In my view, the Eight Circuit’s reasoning requires a tortured definition of “backup.” To me, the more expansive interpretation articulated by Chief Judge Kozinski in Theofel is intuitive, because the email, whether in the “sent” folder or another folder, is still literally a “stored communication.” Thanks to footnotes and parentheticals, I think we can read between the lines here: in light of post-SCA proliferation of email, the panel thought it was dumb to make a federal case out of every unauthorized use of an email account. (I would agree with that, but it still amounts to judicial activism.)

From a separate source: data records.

File: config.mk
export PLATFORM = sky130hd
export DESIGN_NAME = fetch_unit
export DESIGN_NICKNAME = d
export VERILOG_FILES = /design/src/rtl/fetch_pkg.sv /design/src/rtl/fetch_fifo.sv /design/src/rtl/fetch_unit.sv
export SDC_FILE = /design/constraint.sdc
export NUM_CORES = 1
export LEC_CHECK = 0
export CORE_ASPECT_RATIO = 1.5
export CORE_MARGIN = 1.5
export CORE_UTILIZATION = 40
export CTS_CLUSTER_SIZE = 16
export DETAILED_ROUTE_END_ITERATION = 10
export PLACE_DENSITY = 0.78
export SYNTH_ARGS = -nofsm -noshare
export SYNTH_HDL_FRONTEND = slang
export SYNTH_SLANG_ARGS = --single-unit
export TNS_END_PERCENT = 5
File: constraint.sdc
create_clock -name clk -period 6.3 [get_ports clk]
set_clock_uncertainty 0.2 [all_clocks]
set_input_delay 1.26 -clock clk [delete_from_list [all_inputs] [get_ports clk]]
set_output_delay 1.26 -clock clk [all_outputs]
set_load 0.05 [all_outputs]
### src/flat_wrapper.sv
// flat-port wrapper written by rule: the top's interface ports become plain ports
module exec_sequencer_flat import cpu_seq_pkg::*;
#(
  parameter int MULDIV_CYCLES = DEFAULT_MULDIV_CYCLES
)
  (clk, reset, bus_pc_is_zero, bus_instr_waitrequest, bus_data_waitrequest, bus_is_load, bus_is_store, bus_is_muldiv, bus_reg_write_req, bus_active, bus_instr_read, bus_data_read, bus_data_write, bus_ir_en, bus_mdr_en, bus_pc_en, bus_reg_write_en, bus_hilo_write_en, bus_muldiv_start);
  exec_sequencer_if bus_i ();
  input  logic clk;
  input  logic reset;
  input wire logic [$bits(bus_i.pc_is_zero)-1:0] bus_pc_is_zero;
  input wire logic [$bits(bus_i.instr_waitrequest)-1:0] bus_instr_waitrequest;
  input wire logic [$bits(bus_i.data_waitrequest)-1:0] bus_data_waitrequest;
  input wire logic [$bits(bus_i.is_load)-1:0] bus_is_load;
  input wire logic [$bits(bus_i.is_store)-1:0] bus_is_store;
  input wire logic [$bits(bus_i.is_muldiv)-1:0] bus_is_muldiv;
  input wire logic [$bits(bus_i.reg_write_req)-1:0] bus_reg_write_req;
  output wire logic [$bits(bus_i.active)-1:0] bus_active;
  output wire logic [$bits(bus_i.instr_read)-1:0] bus_instr_read;
  output wire logic [$bits(bus_i.data_read)-1:0] bus_data_read;
  output wire logic [$bits(bus_i.data_write)-1:0] bus_data_write;
  output wire logic [$bits(bus_i.ir_en)-1:0] bus_ir_en;
  output wire logic [$bits(bus_i.mdr_en)-1:0] bus_mdr_en;
  output wire logic [$bits(bus_i.pc_en)-1:0] bus_pc_en;
  output wire logic [$bits(bus_i.reg_write_en)-1:0] bus_reg_write_en;
  output wire logic [$bits(bus_i.hilo_write_en)-1:0] bus_hilo_write_en;
  output wire logic [$bits(bus_i.muldiv_start)-1:0] bus_muldiv_start;
  assign bus_i.pc_is_zero = bus_pc_is_zero;
  assign bus_i.instr_waitrequest = bus_instr_waitrequest;
  assign bus_i.data_waitrequest = bus_data_waitrequest;
  assign bus_i.is_load = bus_is_load;
  assign bus_i.is_store = bus_is_store;
  assign bus_i.is_muldiv = bus_is_muldiv;
  assign bus_i.reg_write_req = bus_reg_write_req;
  assign bus_active = bus_i.active;
  assign bus_instr_read = bus_i.instr_read;
  assign bus_data_read = bus_i.data_read;
  assign bus_data_write = bus_i.data_write;
  assign bus_ir_en = bus_i.ir_en;
  assign bus_mdr_en = bus_i.mdr_en;
  assign bus_pc_en = bus_i.pc_en;
  assign bus_reg_write_en = bus_i.reg_write_en;
  assign bus_hilo_write_en = bus_i.hilo_write_en;
  assign bus_muldiv_start = bus_i.muldiv_start;
  exec_sequencer #(.MULDIV_CYCLES(MULDIV_CYCLES)) u_core (.clk(clk), .reset(reset), .bus(bus_i));
endmodule
### config.mk
export PLATFORM = sky130hd
export DESIGN_NAME = exec_sequencer_flat
export DESIGN_NICKNAME = d
export VERILOG_FILES = /design/src/rtl/cpu_seq_pkg.sv /design/src/rtl/exec_sequencer_if.sv /design/src/rtl/exec_sequencer.sv /design/src/flat_wrapper.sv
export SDC_FILE = /design/constraint.sdc
export NUM_CORES = 1
export LEC_CHECK = 0
export BUFFER_PORTS_ARGS = -buffer_cell sky130_fd_sc_hd__buf_2
export CORE_UTILIZATION = 50
export CTS_CLUSTER_DIAMETER = 80
export CTS_CLUSTER_SIZE = 40
export DETAILED_ROUTE_END_ITERATION = 6
export GPL_ROUTABILITY_DRIVEN = 0
export PLACE_DENSITY = 0.77
export SYNTH_ARGS = -nofsm -noshare
export SYNTH_HDL_FRONTEND = slang
export SYNTH_SLANG_ARGS = --single-unit
### constraint.sdc
create_clock -name clk -period 2.05 [get_ports clk]
set_input_delay 0.3075 -clock clk [delete_from_list [all_inputs] [get_ports clk]]
set_output_delay 0.3075 -clock clk [all_outputs]
set_load 0.1 [all_outputs]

Regardless, to avoid SCA and similar issues, it’s important that companies create and enforce sensible personnel policies limiting access to personal accounts, as well as data retention policies. And everyone should periodically change passwords (or better yet, use 2-factor authentication) for their personal as well as professional accounts. That would have prevented this whole situation.
Good catch. The Stored Communications Act sure leads to some funny cases; it is a tremendously overbroad law meant to catch malicious “hackers”; but with little difference in kind between what hackers do and more “routine” violations of digital boundaries or trust, plus growing prevalence of digital activities in our everyday lives, we are sure to see more frequent attempts to apply the Act — with bewildering results. The situation is not helped at all by the squishiness of terms like “unauthorized”, “access”, “communications”, “stored”, or “for the purposes of”, as is illustrated nicely by the circuit split you point out. (The Computer Fraud and Abuse Act embodies similar ambiguities leading to similarly questionable and arbitrary outcomes such as, e.g., US v. Morris, 928 F.2d 504, where exceeding authorized access was shoehorned into “unauthorized access” for the purposes of convicting Robert Morris for the “Internet Worm” — perhaps rightfully. But it’s not clear that we really want the mere exploitation of a software vulnerability — perhaps innocently — to invoke the CFAA).